By Paula Swift, CHTP
Just one word evokes a diverse response. Whether you’ve experienced it yourself, or walked alongside others through their crisis, fear, anger and sadness tend to dominate. So, it might sound strange when some will remark this time in their life to be the best event that ever happened to them. I am one of them.
When I reflect on my own experience with breast cancer, I find that there is one common ground with others who also claim that cancer was one of the best thing that happened in their life. And it all comes down to faith. With varying beliefs and religious practices, there is always a foundation of faith in a higher, greater power, with the majority having a very personalized relationship with God. There is incredible beauty found in each individual as their faith grows, and their spirit and life begin to flourish with profound discoveries and meaning, regardless of what their body might be doing.

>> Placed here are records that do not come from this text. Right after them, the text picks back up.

[config.mk]
export PLATFORM = sky130hd
export DESIGN_NAME = score_counter
export DESIGN_NICKNAME = d
export VERILOG_FILES = /design/src/rtl/enum_type.sv /design/src/rtl/bcd_digit_add.sv /design/src/rtl/score_counter.sv
export SDC_FILE = /design/constraint.sdc
export NUM_CORES = 1
export LEC_CHECK = 0
export CAP_MARGIN = 30
export CORE_MARGIN = 2
export CORE_UTILIZATION = 45
export DETAILED_ROUTE_END_ITERATION = 8
export PLACE_DENSITY = 0.67
export SYNTH_ARGS = -nofsm -noshare
export SYNTH_HDL_FRONTEND = slang
export SYNTH_SLANG_ARGS = --single-unit
export TNS_END_PERCENT = 10
[constraint.sdc]
create_clock -name clk -period 5.1 [get_ports clk]
set_clock_uncertainty 0.1 [all_clocks]
set_input_delay 0.765 -clock clk [delete_from_list [all_inputs] [get_ports clk]]
set_output_delay 0.765 -clock clk [all_outputs]
set_load 0.01 [all_outputs]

Upon receiving that phone call from my doctor to confirm my cancer diagnosis, I wasn’t quite sure how to feel. My immediate prayer was that God would bring to me the right people who would support me in the way that He wanted for me. He answered that prayer immediately that very night with a dear friend. I knew in my heart that I wanted to take a different direction than the standard medical protocol, and she was my first cheerleader, offering the beginning of what would be a long road of research and education that continues even today. I set my heart and eyes on my ultimate Healer, my Creator, my Heavenly Father, for this direction. And the intimacy with Him grew exponentially as He offered comfort and guidance.
Sunday morning following the diagnosis, I was on my way to church at a very early hour. During the quiet, 20 minute drive during sunrise, I was asking Him how will I know which protocol He wanted me to do. His voice was so clear that it was nearly audible with my human ears, “I’ve got this, Paula. I’ve got you”. Okay, okay, I get it, Lord. One step at a time it will be. From then on, those words were repeated countless times throughout my healing and the more I allowed the time and space to listen, the more I heard His voice and the more I recognized when His Spirit was moving me. It became very clear that the path He was leading me on was for the sole purpose of serving Him and serving others.
Reflecting on my healing experience and life since, the joy and peace that have filled my soul exceeds all I’ve ever known prior. The intimacy with my Heavenly Father continues to grow closer in ways that my heart had yearned for throughout my lifetime as a believer. When focus continues to be with Him, fear does not prevail and pain has purpose. It is because of all He continues to teach me, and His overflowing unconditional love, that I am able to live my life serving others seeking whole healing of their body and spirit. Healing comes in many ways and sometimes it is not on this side of heaven. But healing the spirit is eternal, and we recognize that our days in this body are temporary, it sets our sights to what is forever. And that is where the adventure really begins!